E si chiama Scott McTominay. Lo scozzese, con la sua doppietta a San Siro, ha vanificato il tentativo di fuga dell’Inter, fermata sul pareggio interno. Un risultato che alla fine può anche andare bene ai nerazzurri, che mantengono le distanze sulle immediate inseguitrici. Siamo comunque appena alla metà del torneo, con il sorteggio estivo che ha piazzato una sfida gustosa come Inter-Napoli alla prima giornata del girone di ritorno. Per i partenopei si è trattato del secondo 2-2 consecutivo, dopo quello infrasettimanale con il Verona. Tutto è ancora in gioco per tutti.
Per Inter e Napoli, accreditate alla vigilia come le più forti del campionato. Per il Milan, che come Rocky Balboa barcolla da un po’ alle corde del ring, salvo poi racimolare punti pesanti nel finale delle partite. Per Roma e Juventus che naturalmente non hanno gettato la spugna e vogliono recuperare terreno. Insomma, tutto molto bello al vertice della serie A. Grazie a Scott McTominay. Il quale, in verità, aveva iniziato male la sua partita al Meazza, perdendo palla sulla tre quarti e favorendo l’iniziale vantaggio realizzato da Dimarco. Napoli senza Neres, fermato ancora dalla caviglia dolorante.

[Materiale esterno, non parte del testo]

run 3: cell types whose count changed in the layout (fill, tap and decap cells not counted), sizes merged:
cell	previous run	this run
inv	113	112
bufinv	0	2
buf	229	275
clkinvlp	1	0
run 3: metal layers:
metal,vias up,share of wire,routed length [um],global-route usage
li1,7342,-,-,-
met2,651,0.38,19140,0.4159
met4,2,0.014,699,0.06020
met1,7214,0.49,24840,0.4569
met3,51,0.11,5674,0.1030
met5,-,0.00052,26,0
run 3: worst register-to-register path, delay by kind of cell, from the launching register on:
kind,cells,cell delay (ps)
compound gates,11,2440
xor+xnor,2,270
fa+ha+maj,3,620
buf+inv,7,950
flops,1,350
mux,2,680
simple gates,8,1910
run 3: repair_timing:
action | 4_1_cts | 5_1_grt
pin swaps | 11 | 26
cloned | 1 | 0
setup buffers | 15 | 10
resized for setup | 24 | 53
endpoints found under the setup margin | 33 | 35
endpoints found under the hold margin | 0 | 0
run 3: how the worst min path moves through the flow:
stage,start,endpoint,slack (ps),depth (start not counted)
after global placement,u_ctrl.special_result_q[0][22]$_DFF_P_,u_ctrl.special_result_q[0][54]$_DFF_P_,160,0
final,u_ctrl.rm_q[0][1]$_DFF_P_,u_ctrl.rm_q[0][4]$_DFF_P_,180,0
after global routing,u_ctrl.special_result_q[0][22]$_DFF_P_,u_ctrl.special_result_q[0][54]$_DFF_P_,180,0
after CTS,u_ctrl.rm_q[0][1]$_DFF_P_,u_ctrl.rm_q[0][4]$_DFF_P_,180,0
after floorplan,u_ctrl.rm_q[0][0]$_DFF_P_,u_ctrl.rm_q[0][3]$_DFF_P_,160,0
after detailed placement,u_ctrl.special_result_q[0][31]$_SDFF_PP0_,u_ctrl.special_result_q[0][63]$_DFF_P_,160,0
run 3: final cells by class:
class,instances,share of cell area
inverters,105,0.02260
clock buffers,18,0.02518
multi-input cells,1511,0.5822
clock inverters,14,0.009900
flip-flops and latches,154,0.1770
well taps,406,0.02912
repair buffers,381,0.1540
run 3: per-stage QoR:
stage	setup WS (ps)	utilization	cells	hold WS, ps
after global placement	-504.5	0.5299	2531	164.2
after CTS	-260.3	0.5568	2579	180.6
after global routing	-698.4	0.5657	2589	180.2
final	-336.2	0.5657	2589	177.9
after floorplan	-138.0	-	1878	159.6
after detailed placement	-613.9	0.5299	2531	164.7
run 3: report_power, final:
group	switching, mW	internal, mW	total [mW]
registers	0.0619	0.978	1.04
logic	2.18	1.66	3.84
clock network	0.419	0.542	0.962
$ cat src/source/glb_pkg.sv
// Geometry and vector types for the global buffer
// Imported by every module of the buffer and by its testbench

package glb_pkg;

    // ==============================
    // Buffer geometry
    // ==============================
    localparam int NUM_BANK   = 8;
    localparam int NUM_WRPORT = 2;
    localparam int NUM_RDPORT = 2;
    localparam int MAXPAR     = 4;
    localparam int BANK_WORDS = 16;
    localparam int BANK_WIDTH = 16;
    localparam int ADDR_WIDTH = 8;

    // ==============================
    // Vector types
    // ==============================

    // One word of one SRAM bank
    typedef logic [BANK_WIDTH-1:0] bank_data_t;

    // MAXPAR lanes side by side, lane k at bits BANK_WIDTH*k and up
    typedef logic [MAXPAR*BANK_WIDTH-1:0] port_data_t;

    // Word address inside a bank
    typedef logic [$clog2(BANK_WORDS)-1:0] bank_addr_t;

    // Stream address as seen by a port
    typedef logic [ADDR_WIDTH-1:0] port_addr_t;

    // One bit per bank
    typedef logic [NUM_BANK-1:0] bank_mask_t;
    typedef logic [$clog2(NUM_BANK)-1:0] bank_idx_t;

    // Parallelism 1..MAXPAR, needs one bit above the log
    typedef logic [$clog2(MAXPAR):0] par_t;

    // Port indices for bank ownership
    typedef logic [$clog2(NUM_WRPORT)-1:0] wr_idx_t;
    typedef logic [$clog2(NUM_RDPORT)-1:0] rd_idx_t;

endpackage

La scelta di Conte è caduta sul rientrante Beukema, con Di Lorenzo e Politano schierati più avanti sulla fascia destra. Ancora panchina per Lang e Buongiorno, con Juan Jesus diventato ormai titolare inamovibile in difesa. Pareggio azzurro al 26’, con manovra sulla sinistra condotta da Spinazzola ed Elmas. Sul cross basso del macedone, McTominay ha bruciato Akanji e ha battuto Sommer sul primo palo. Non sono mancati i rimpianti per la formazione di Conte. Perché, tra fine primo tempo ed inizio ripresa, i partenopei hanno avuto tre grosse occasioni per passare in vantaggio.

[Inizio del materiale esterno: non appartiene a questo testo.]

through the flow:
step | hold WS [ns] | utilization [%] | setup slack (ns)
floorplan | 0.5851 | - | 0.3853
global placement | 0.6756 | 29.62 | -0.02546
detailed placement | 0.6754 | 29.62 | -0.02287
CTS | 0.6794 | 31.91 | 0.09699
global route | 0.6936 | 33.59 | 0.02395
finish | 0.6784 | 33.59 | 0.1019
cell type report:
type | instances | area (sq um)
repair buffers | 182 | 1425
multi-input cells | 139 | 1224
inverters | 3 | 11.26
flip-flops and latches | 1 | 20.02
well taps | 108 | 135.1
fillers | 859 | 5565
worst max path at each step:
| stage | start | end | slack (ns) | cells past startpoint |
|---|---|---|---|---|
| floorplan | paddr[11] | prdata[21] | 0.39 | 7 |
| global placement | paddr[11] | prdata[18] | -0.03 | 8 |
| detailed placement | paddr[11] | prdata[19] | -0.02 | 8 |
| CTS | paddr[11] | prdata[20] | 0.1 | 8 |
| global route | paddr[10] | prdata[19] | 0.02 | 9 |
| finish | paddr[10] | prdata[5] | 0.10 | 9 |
`config.mk`:
```
export PLATFORM = sky130hd
export DESIGN_NAME = qeciphy_top
export DESIGN_NICKNAME = d
export VERILOG_FILES = /design/src/hw/qeciphy_status_pkg.sv /design/src/hw/qeciphy_lane_pkg.sv /design/src/hw/qeciphy_top.sv /design/src/hw/qeciphy_error_handler.sv /design/src/hw/qeciphy_link_controller.sv /design/src/hw/qeciphy_rx_decoder.sv /design/src/hw/qeciphy_tx_encoder.sv /design/src/hw/qeciphy_word_fifo.sv
export SDC_FILE = /design/constraint.sdc
export NUM_CORES = 2
export LEC_CHECK = 0
export BUFFER_PORTS_ARGS = -buffer_cell sky130_fd_sc_hd__buf_2
export CORE_ASPECT_RATIO = 0.9
export CORE_MARGIN = 3
export CORE_UTILIZATION = 62
export DETAILED_ROUTE_END_ITERATION = 16
export PLACE_DENSITY = 0.84
export SETUP_SLACK_MARGIN = 0.2
export SLEW_MARGIN = 20
export SYNTH_ARGS = -nofsm -noshare
export SYNTH_HDL_FRONTEND = slang
export SYNTH_SLANG_ARGS = --single-unit
```
`constraint.sdc`:
```
create_clock -name aclk -period 6.2 [get_ports aclk]
set_clock_uncertainty 0.1 [all_clocks]
set_input_delay 0.62 -clock aclk [delete_from_list [all_inputs] [get_ports aclk]]
set_output_delay 0.62 -clock aclk [all_outputs]
set_load 0.01 [all_outputs]
```
File: config.mk
export PLATFORM = sky130hd
export DESIGN_NAME = bus_arbiter
export DESIGN_NICKNAME = d
export VERILOG_FILES = /design/src/tagmem_pkg.sv /design/src/bus_arbiter.sv
export SDC_FILE = /design/constraint.sdc
export NUM_CORES = 1
export LEC_CHECK = 0
export BUFFER_PORTS_ARGS = -buffer_cell sky130_fd_sc_hd__buf_4
export CORE_AREA = 2 2 89 91
export CTS_CLUSTER_SIZE = 25
export DETAILED_ROUTE_END_ITERATION = 12
export DIE_AREA = 0 0 91 93
export PLACE_DENSITY = 0.6
export REMOVE_ABC_BUFFERS = 1
export SYNTH_ARGS = -nofsm -noshare
export SYNTH_HDL_FRONTEND = slang
export SYNTH_SLANG_ARGS = --single-unit
File: constraint.sdc
create_clock -name clk -period 1 [get_ports clk]
set_clock_uncertainty 0.1 [all_clocks]
set_input_delay 0.1 -clock clk [delete_from_list [all_inputs] [get_ports clk]]
set_output_delay 0.1 -clock clk [all_outputs]
set_load 0.01 [all_outputs]
`config.mk`:
```
export PLATFORM = sky130hd
export DESIGN_NAME = mem_port
export DESIGN_NICKNAME = d
export VERILOG_FILES = /design/src/tagmem_pkg.sv /design/src/mem_port.sv
export SDC_FILE = /design/constraint.sdc
export NUM_CORES = 1
export LEC_CHECK = 0
export BUFFER_PORTS_ARGS = -buffer_cell sky130_fd_sc_hd__buf_2
export CELL_PAD_IN_SITES_DETAIL_PLACEMENT = 1
export CELL_PAD_IN_SITES_GLOBAL_PLACEMENT = 1
export CORE_AREA = 2 2 129 131
export CTS_BUF_LIST = sky130_fd_sc_hd__clkbuf_2
export CTS_CLUSTER_DIAMETER = 40
export DETAILED_ROUTE_END_ITERATION = 6
export DIE_AREA = 0 0 131 133
export PLACE_DENSITY = 0.78
export SYNTH_ARGS = -nofsm -noshare
export SYNTH_HDL_FRONTEND = slang
export SYNTH_SLANG_ARGS = --single-unit
```
`constraint.sdc`:
```
create_clock -name clk -period 4.8 [get_ports clk]
set_clock_uncertainty 0.05 [all_clocks]
set_input_delay 0.72 -clock clk [delete_from_list [all_inputs] [get_ports clk]]
set_output_delay 0.72 -clock clk [all_outputs]
set_load 0.05 [all_outputs]
```
[config.mk]
export PLATFORM = sky130hd
export DESIGN_NAME = multi_precision_mul
export DESIGN_NICKNAME = d
export VERILOG_FILES = /design/src/mul_operand_pkg.sv /design/src/prec_mode_pkg.sv /design/src/digit_pp_if.sv /design/src/lane_cs_if.sv /design/src/csa_reduce.sv /design/src/lane_result.sv /design/src/multi_precision_mul.sv /design/src/operand_decode.sv
export SDC_FILE = /design/constraint.sdc
export NUM_CORES = 1
export LEC_CHECK = 0
export ABC_AREA = 1
export BUFFER_PORTS_ARGS = -buffer_cell sky130_fd_sc_hd__buf_2
export CAP_MARGIN = 20
export CELL_PAD_IN_SITES_DETAIL_PLACEMENT = 1
export CELL_PAD_IN_SITES_GLOBAL_PLACEMENT = 1
export CORE_MARGIN = 1
export CORE_UTILIZATION = 46
export DETAILED_ROUTE_END_ITERATION = 16
export PLACE_DENSITY = 0.78
export SLEW_MARGIN = 20
export SYNTH_ARGS = -nofsm -noshare
export SYNTH_HDL_FRONTEND = slang
export SYNTH_HIERARCHICAL = 1
export SYNTH_SLANG_ARGS = --single-unit
export TNS_END_PERCENT = 20
[constraint.sdc]
create_clock -name clk -period 8.7 [get_ports clk]
set_input_delay 0.87 -clock clk [delete_from_list [all_inputs] [get_ports clk]]
set_output_delay 0.87 -clock clk [all_outputs]
set_load 0.03 [all_outputs]
### src/rtl/ppu_out_defines.svh
// Fixed 8-bit RGB format and 2-stage PAL synchronizer; the range pipeline depth is not tunable
`ifndef PPU_OUT_DEFINES_SVH
`define PPU_OUT_DEFINES_SVH

// ============================================================
// Pixel format
// ============================================================

// Bits per colour channel
`define PPU_COLOR_W 8

// Limited range is 16..235, so 220 steps over a 256 scale
`define PPU_LIM_COEFF 8'd220
`define PPU_LIM_OFFSET 8'd16

// ============================================================
// Latencies
// ============================================================

// Flops on the asynchronous PAL flag before decode
`define PPU_SYNC_STAGES 2

// Pixel latency from pix_i to the output ports
`define PPU_PIPE_DEPTH 3

`endif

### src/rtl/ppu_out_pkg.sv
// Type widths follow the 8-bit format in the defines header; cfg word is assumed quasi-static
`default_nettype none

`include "ppu_out_defines.svh"

package ppu_out_pkg;

  // Requested output target
  typedef enum logic [2:0] {
    RES_240P  = 3'd0,
    RES_288P  = 3'd1,
    RES_480P  = 3'd2,
    RES_576P  = 3'd3,
    RES_720P  = 3'd4,
    RES_960P  = 3'd5,
    RES_1080P = 3'd6,
    RES_1200P = 3'd7
  } target_res_e;

  // Resolved output mode, 60 Hz modes first
  typedef enum logic [3:0] {
    VM_240P60  = 4'd0,
    VM_480P60  = 4'd1,
    VM_VGAP60  = 4'd2,
    VM_720P60  = 4'd3,
    VM_960P60  = 4'd4,
    VM_1080P60 = 4'd5,
    VM_1200P60 = 4'd6,
    VM_288P50  = 4'd7,
    VM_576P50  = 4'd8,
    VM_720P50  = 4'd9,
    VM_960P50  = 4'd10,
    VM_1080P50 = 4'd11,
    VM_1200P50 = 4'd12
  } vmode_e;

  typedef struct packed {
    target_res_e target_res;
    logic        use_vga;
    logic        force60;
    logic        force50;
    logic        llm;
    logic        limited_rgb;
  } ppu_cfg_t;

  typedef struct packed {
    logic [`PPU_COLOR_W-1:0] red;
    logic [`PPU_COLOR_W-1:0] green;
    logic [`PPU_COLOR_W-1:0] blue;
  } rgb_t;

  // Syncs on the input side are always active high
  typedef struct packed {
    logic vsync;
    logic hsync;
    logic de;
    rgb_t color;
  } pix_t;

  typedef struct packed {
    vmode_e vmode;
    logic   vsync_act_high;
    logic   hsync_act_high;
    logic   limited_rgb;
  } out_cfg_t;

endpackage

`default_nettype wire

### src/rtl/ppu_cfg_decode.sv
// palmode_i may be asynchronous to VCLK_Tx; cfg_i must be held stable while in use
`default_nettype none
`timescale 1ns/1ns

`include "ppu_out_defines.svh"

module ppu_cfg_decode
  import ppu_out_pkg::*;
(
  input  logic     VCLK_Tx,
  input  logic     nVRST_Tx,
  input  ppu_cfg_t cfg_i,
  input  logic     palmode_i,
  output out_cfg_t out_cfg_o
);

  logic [`PPU_SYNC_STAGES-1:0] pal_sync;
  logic                        pal_synced;
  vmode_e                      vmode_ntsc;
  vmode_e                      vmode_pal;
  vmode_e                      vmode_sel;
  logic                        force60_ok;
  logic                        force50_ok;
  logic                        sync_high;

  // ============================================================
  // PAL flag synchronizer
  // ============================================================

  always_ff @(posedge VCLK_Tx or negedge nVRST_Tx) begin
    if (!nVRST_Tx) begin
      pal_sync <= '0;
    end else begin
      pal_sync <= {pal_sync[`PPU_SYNC_STAGES-2:0], palmode_i};
    end
  end

  assign pal_synced = pal_sync[`PPU_SYNC_STAGES-1];

  // ============================================================
  // Mode mapping per side
  // ============================================================

  always_comb begin
    case (cfg_i.target_res)
      RES_240P, RES_288P: vmode_ntsc = VM_240P60;
      RES_480P, RES_576P: vmode_ntsc = cfg_i.use_vga ? VM_VGAP60 : VM_480P60;
      RES_720P:           vmode_ntsc = VM_720P60;
      RES_960P:           vmode_ntsc = VM_960P60;
      RES_1080P:          vmode_ntsc = VM_1080P60;
      RES_1200P:          vmode_ntsc = VM_1200P60;
      default:            vmode_ntsc = VM_480P60;
    endcase
  end

  // No VGA flavour on the 50 Hz side
  always_comb begin
    case (cfg_i.target_res)
      RES_240P, RES_288P: vmode_pal = VM_288P50;
      RES_480P, RES_576P: vmode_pal = VM_576P50;
      RES_720P:           vmode_pal = VM_720P50;
      RES_960P:           vmode_pal = VM_960P50;
      RES_1080P:          vmode_pal = VM_1080P50;
      RES_1200P:          vmode_pal = VM_1200P50;
      default:            vmode_pal = VM_576P50;
    endcase
  end

  // Forcing is blocked in LLM and for the opposite fixed low-res target
  assign force60_ok = cfg_i.force60 && !cfg_i.llm && (cfg_i.target_res != RES_288P);
  assign force50_ok = cfg_i.force50 && !cfg_i.llm && (cfg_i.target_res != RES_240P);

  always_comb begin
    if (force60_ok) begin
      vmode_sel = vmode_ntsc;
    end else if (force50_ok) begin
      vmode_sel = vmode_pal;
    end else begin
      vmode_sel = pal_synced ? vmode_pal : vmode_ntsc;
    end
  end

  // HD modes use positive syncs
  always_comb begin
    case (vmode_sel)
      VM_720P60, VM_960P60, VM_1080P60, VM_1200P60,
      VM_720P50, VM_960P50, VM_1080P50, VM_1200P50: sync_high = 1'b1;
      default:                                      sync_high = 1'b0;
    endcase
  end

  // ============================================================
  // Decode register
  // ============================================================

  always_ff @(posedge VCLK_Tx or negedge nVRST_Tx) begin
    if (!nVRST_Tx) begin
      out_cfg_o.vmode          <= VM_480P60;
      out_cfg_o.vsync_act_high <= 1'b0;
      out_cfg_o.hsync_act_high <= 1'b0;
      out_cfg_o.limited_rgb    <= 1'b0;
    end else begin
      out_cfg_o.vmode          <= vmode_sel;
      out_cfg_o.vsync_act_high <= sync_high;
      out_cfg_o.hsync_act_high <= sync_high;
      out_cfg_o.limited_rgb    <= cfg_i.limited_rgb;
    end
  end

endmodule

`default_nettype wire

### src/rtl/ppu_range_out.sv
// Fixed 3-cycle latency, no stall; range and sync polarity follow out_cfg_i at the last stage
`default_nettype none
`timescale 1ns/1ns

`include "ppu_out_defines.svh"

module ppu_range_out
  import ppu_out_pkg::*;
(
  input  logic     VCLK_Tx,
  input  logic     nVRST_Tx,
  input  pix_t     pix_i,
  input  out_cfg_t out_cfg_i,
  output logic     vsync_o,
  output logic     hsync_o,
  output logic     de_o,
  output rgb_t     vd_o
);

  // Channel 2 is red, 0 is blue, as in rgb_t
  logic [2:0][`PPU_COLOR_W-1:0]   chan_in;
  logic [2:0][2*`PPU_COLOR_W-1:0] prod;
  logic [2:0][`PPU_COLOR_W:0]     lim_s1;
  logic [2:0][`PPU_COLOR_W-1:0]   lim_s2;
  logic [2:0][`PPU_COLOR_W-1:0]   lim_off;
  rgb_t                           full_s1;
  rgb_t                           full_s2;

  // {vsync, hsync, de} ahead of the output register
  logic [`PPU_PIPE_DEPTH-2:0][2:0] ctrl_dly;
  logic [2:0]                      ctrl_last;

  assign chan_in = pix_i.color;

  // ============================================================
  // Colour path
  // ============================================================

  always_comb begin
    for (int i = 0; i < 3; i++) begin
      prod[i]    = chan_in[i] * `PPU_LIM_COEFF;
      lim_off[i] = lim_s2[i] + `PPU_LIM_OFFSET;
    end
  end

  // Stage 1 keeps product / 128, stage 2 halves it with round half up
  always_ff @(posedge VCLK_Tx) begin
    for (int i = 0; i < 3; i++) begin
      lim_s1[i] <= prod[i][2*`PPU_COLOR_W-1:`PPU_COLOR_W-1];
      lim_s2[i] <= lim_s1[i][`PPU_COLOR_W:1] + `PPU_COLOR_W'(lim_s1[i][0]);
    end
    full_s1 <= pix_i.color;
    full_s2 <= full_s1;
  end

  // ============================================================
  // Control path
  // ============================================================

  always_ff @(posedge VCLK_Tx or negedge nVRST_Tx) begin
    if (!nVRST_Tx) begin
      ctrl_dly <= '0;
    end else begin
      ctrl_dly[0] <= {pix_i.vsync, pix_i.hsync, pix_i.de};
      for (int k = 1; k < `PPU_PIPE_DEPTH-1; k++) begin
        ctrl_dly[k] <= ctrl_dly[k-1];
      end
    end
  end

  assign ctrl_last = ctrl_dly[`PPU_PIPE_DEPTH-2];

  // ============================================================
  // Output register
  // ============================================================

  // Reset polarity is active low, so idle syncs sit high
  always_ff @(posedge VCLK_Tx or negedge nVRST_Tx) begin
    if (!nVRST_Tx) begin
      vsync_o <= 1'b1;
      hsync_o <= 1'b1;
      de_o    <= 1'b0;
      vd_o    <= '0;
    end else begin
      vsync_o <= out_cfg_i.vsync_act_high ? ctrl_last[2] : ~ctrl_last[2];
      hsync_o <= out_cfg_i.hsync_act_high ? ctrl_last[1] : ~ctrl_last[1];
      de_o    <= ctrl_last[0];
      if (out_cfg_i.limited_rgb) begin
        vd_o <= rgb_t'(lim_off);
      end else begin
        vd_o <= full_s2;
      end
    end
  end

endmodule

`default_nettype wire

### src/rtl/ppu_out_top.sv
// Single VCLK_Tx domain; pixels take 3 cycles, a new cfg settles within 3 cycles
`default_nettype none
`timescale 1ns/1ns

module ppu_out_top
  import ppu_out_pkg::*;
(
  input  logic     VCLK_Tx,
  input  logic     nVRST_Tx,
  input  ppu_cfg_t cfg_i,
  input  logic     palmode_i,
  input  pix_t     pix_i,
  output vmode_e   vmode_o,
  output logic     vsync_o,
  output logic     hsync_o,
  output logic     de_o,
  output rgb_t     vd_o
);

  // Decoded mode, polarities and range flag
  out_cfg_t out_cfg;

  // ============================================================
  // Mode decode
  // ============================================================

  ppu_cfg_decode u_cfg_decode (
    .VCLK_Tx   (VCLK_Tx),
    .nVRST_Tx  (nVRST_Tx),
    .cfg_i     (cfg_i),
    .palmode_i (palmode_i),
    .out_cfg_o (out_cfg)
  );

  // ============================================================
  // Pixel output pipeline
  // ============================================================

  ppu_range_out u_range_out (
    .VCLK_Tx   (VCLK_Tx),
    .nVRST_Tx  (nVRST_Tx),
    .pix_i     (pix_i),
    .out_cfg_i (out_cfg),
    .vsync_o   (vsync_o),
    .hsync_o   (hsync_o),
    .de_o      (de_o),
    .vd_o      (vd_o)
  );

  // Mode goes out for the HDMI transmitter setup
  assign vmode_o = out_cfg.vmode;

endmodule

`default_nettype wire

Nel recupero della prima frazione, il Napoli si è trovato con quattro uomini davanti alla porta avversaria, con l’invito di Politano che non ha superato lo sbarramento difensivo. Nella ripresa, su lancio lungo di Milinkovic-Savic, i centrali nerazzurri hanno bucato l’intervento, consentendo a Hojlund di puntare verso la porta. Il diagonale del danese ha toccato il palo ed è finito sul fondo. Ultima grande occasione per Di Lorenzo, libero di colpire di testa da due passi che ha maldestramente sbagliato l’impatto con la sfera. Primo cambio per Chivu, non banale: Mkhitaryan al posto di Zielinski.

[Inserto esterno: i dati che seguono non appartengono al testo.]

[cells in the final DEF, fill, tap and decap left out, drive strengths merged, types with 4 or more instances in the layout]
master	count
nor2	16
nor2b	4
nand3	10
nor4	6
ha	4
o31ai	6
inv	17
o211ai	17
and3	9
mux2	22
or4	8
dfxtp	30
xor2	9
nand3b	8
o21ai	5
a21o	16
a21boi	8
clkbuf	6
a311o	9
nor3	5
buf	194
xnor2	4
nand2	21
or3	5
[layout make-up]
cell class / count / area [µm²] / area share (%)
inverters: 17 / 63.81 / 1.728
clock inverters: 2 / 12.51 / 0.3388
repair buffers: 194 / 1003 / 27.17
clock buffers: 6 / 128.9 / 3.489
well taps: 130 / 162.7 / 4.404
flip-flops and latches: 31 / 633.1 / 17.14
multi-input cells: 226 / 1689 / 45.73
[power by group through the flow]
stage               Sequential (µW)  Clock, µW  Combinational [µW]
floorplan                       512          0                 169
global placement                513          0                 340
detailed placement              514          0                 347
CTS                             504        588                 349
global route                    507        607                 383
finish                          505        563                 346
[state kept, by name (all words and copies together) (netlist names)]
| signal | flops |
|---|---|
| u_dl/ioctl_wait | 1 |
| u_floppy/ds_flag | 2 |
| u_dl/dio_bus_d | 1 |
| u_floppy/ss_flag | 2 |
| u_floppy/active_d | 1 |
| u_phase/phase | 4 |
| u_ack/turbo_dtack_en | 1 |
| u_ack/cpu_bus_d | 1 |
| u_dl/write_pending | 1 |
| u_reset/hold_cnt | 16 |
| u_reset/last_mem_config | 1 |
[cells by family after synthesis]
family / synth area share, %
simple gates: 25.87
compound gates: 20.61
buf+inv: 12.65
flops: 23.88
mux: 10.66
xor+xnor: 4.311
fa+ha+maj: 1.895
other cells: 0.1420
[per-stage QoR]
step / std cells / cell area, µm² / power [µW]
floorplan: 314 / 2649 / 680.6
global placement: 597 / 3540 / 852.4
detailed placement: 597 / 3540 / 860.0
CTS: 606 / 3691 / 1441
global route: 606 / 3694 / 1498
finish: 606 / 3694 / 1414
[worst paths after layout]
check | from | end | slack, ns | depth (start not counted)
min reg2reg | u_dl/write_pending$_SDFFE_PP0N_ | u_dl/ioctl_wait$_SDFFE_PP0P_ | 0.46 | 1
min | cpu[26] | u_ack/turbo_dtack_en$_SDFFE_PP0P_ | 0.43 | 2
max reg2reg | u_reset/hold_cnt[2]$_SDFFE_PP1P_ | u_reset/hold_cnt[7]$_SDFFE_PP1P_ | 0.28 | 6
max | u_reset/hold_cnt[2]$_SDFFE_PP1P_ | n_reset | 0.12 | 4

Sul calciatore armeno, Rrahmani è intervenuto in ritardo colpendolo sul piede con il quale aveva già appoggiato il pallone. “Step on foot”: si chiama così. Ed è uno dei pochi casi per i quali gli arbitri non dovrebbero avere dubbi. Anche se non è sempre così. Doveri, richiamato dal Var, ha assegnato il rigore. Per l’ira funesta di Conte, che ha urlato di tutto, tra cui un chiarissimo “vergognatevi”, ripetuto più volte. Inevitabile il cartellino rosso per il tecnico salentino. Dal dischetto, a differenza di un anno fa, stavolta Calhanoglu è stato aiutato dal palo e ha realizzato il gol del 2-1.
Sembrava finito tutto, partita e campionato. Conte ha però indovinato il cambio, inserendo Lang al posto di Beukema. E così, sul cross di Politano al minuto 82, l’olandese ha recuperato un pallone che sembrava destinato sul fondo. Il resto lo ha fatto McTominay, trovando la rete del 2-2. Ultimo brivido al 93’, con il palo centrato da Mkhitaryan, dopo un recupero palla di Bonny forse viziato da un fallo su Politano. È finita con un pareggio che tiene vivo lo scontro a vertice tra più squadre. Buon girone di ritorno a tutti.